武田裕子(順天堂大学大学院医学研究科・教授)

武田裕子

専門: 医学教育、地域医療、プライマリ・ケア、国際保健
活動:健康格差の社会的要因(SDH)に関する教育・研究を大学で行い、週に一度、都内の在宅医療クリニックで訪問診療に従事
目標:病院の入り口に立てない方々の存在を伝えて、「自己責任」といわない、コミュニティと協働できる医療者を育てる
その他:宮崎県出身。路上生活者への支援活動に参加し、医療相談を定期的に行っている。医学生の実習先を相談した新居氏を通じて、「やさしい日本語」と出会う 。
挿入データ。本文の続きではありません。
**design/flow/config.mk**
```make
export PLATFORM = sky130hd
export DESIGN_NAME = pcs_10g_top
export DESIGN_NICKNAME = pcs_10g_top
export VERILOG_FILES = /design/flow/design.v
export SDC_FILE = /design/flow/constraint.sdc
export NUM_CORES = 4
export LEC_CHECK = 0
export CAP_MARGIN = 5
export CORE_MARGIN = 2
export CORE_UTILIZATION = 70
export CTS_CLUSTER_DIAMETER = 380
export CTS_CLUSTER_SIZE = 15
export SETUP_SLACK_MARGIN = 0.59
export SLEW_MARGIN = 20
export TNS_END_PERCENT = 5
```
**design/flow/run.sh**
```bash
#!/bin/bash
# the make line also repeats each setting of config.mk as NAME=value (left out here)
make -C /OpenROAD-flow-scripts/flow DESIGN_CONFIG=/design/flow/config.mk WORK_HOME=/design/flow/orfs CLKGATE_MAP_FILE= finish
```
新居みどり(特定非営利活動法人 国際活動市民中心(CINGA)コーディネーター)

新居みどり

専門:多文化共生事業とコーディネーター
活動:多言語・多文化にかかわる専門家ネットワークのNPOの職員。外国人相談、コミュニティ通訳や地域日本語教育等の事業に従事
目標:未来とは人間によって創造されるべきものである
その他:京都府出身。地域での民生児童委員活動や高齢者の居場所づくりなど地域福祉と外国人支援の領域の「共生」を自らの活動として模索実践中。自治体での実践に取り組む岩田氏を通じて「やさしい日本語」と出会う。

岩田一成(聖心女子大学現代教養学部日本語日本文学科教授)

岩田一成

専門:日本語教育、日本語の文法、やさしい日本語
活動:横浜市、町田市、静岡県など様々な自治体で「やさしい日本語」推進活動に関わる。
目標:教室に留まらず社会に飛び出して活躍する日本語教師を養成すること。言葉がスムーズに伝わる風通しの良い社会を作ること。
その他:滋賀県出身、元青年海外協力隊隊員(内蒙古派遣:日本語教師)。自分の講演会に突然現れた武田氏を通じて、「医療の世界」と出会う。

石川ひろの(帝京大学大学院公衆衛生学研究科 / 帝京大学医療共通教育研究センター・教授)

石川ひろの

専門:ヘルスコミュニケーション学、医療社会学、行動科学
活動:医学部生から公衆衛生専門職修士・博士まで、保健医療専門職になる人を対象とした行動科学・コミュニケーションの教育
目標:コミュニケーションを通じた患者・市民と保健医療専門職との協働。それを促せる保健医療専門職を育てること。
その他:茨城県出身。医学教育を接点に交流のあった武田氏を通じて、「やさしい日本語」と出会う。 

代表のあいさつ

研究会世話人代表 武田裕子

医療と「やさしい日本語」の出会いに私たちが遭遇したのは、埼玉県三芳町の「街のひろば」です。私は、医学部教員として“健康問題の予防・治療の場”である「地域」に目を向け、文化や社会的背景の異なる人々から学ぶ“地域基盤型医学教育”を行ってきました。特に、2010~14年の英国・米国留学をきっかけに「健康格差」をテーマとするようになり、社会的に困窮している方々とその支援者に医学生が接する実習を順天堂大学で行っています。そのなかで、健康に影響する社会的要因(SDH:social determinants of health)」を医学生が考えるきっかけとして、“外国につながりのある子どもたち”への支援活動参加を実習プログラムに導入したいと考えました。そこで、外国人支援を行っているNPO法人「国際活動市民中心(CINGA)」の新居みどり氏に相談したところ、困窮家庭が多く医療的ニーズも高い外国人親子を支援している埼玉県三芳町のNPO法人「街のひろば」を紹介されたのです。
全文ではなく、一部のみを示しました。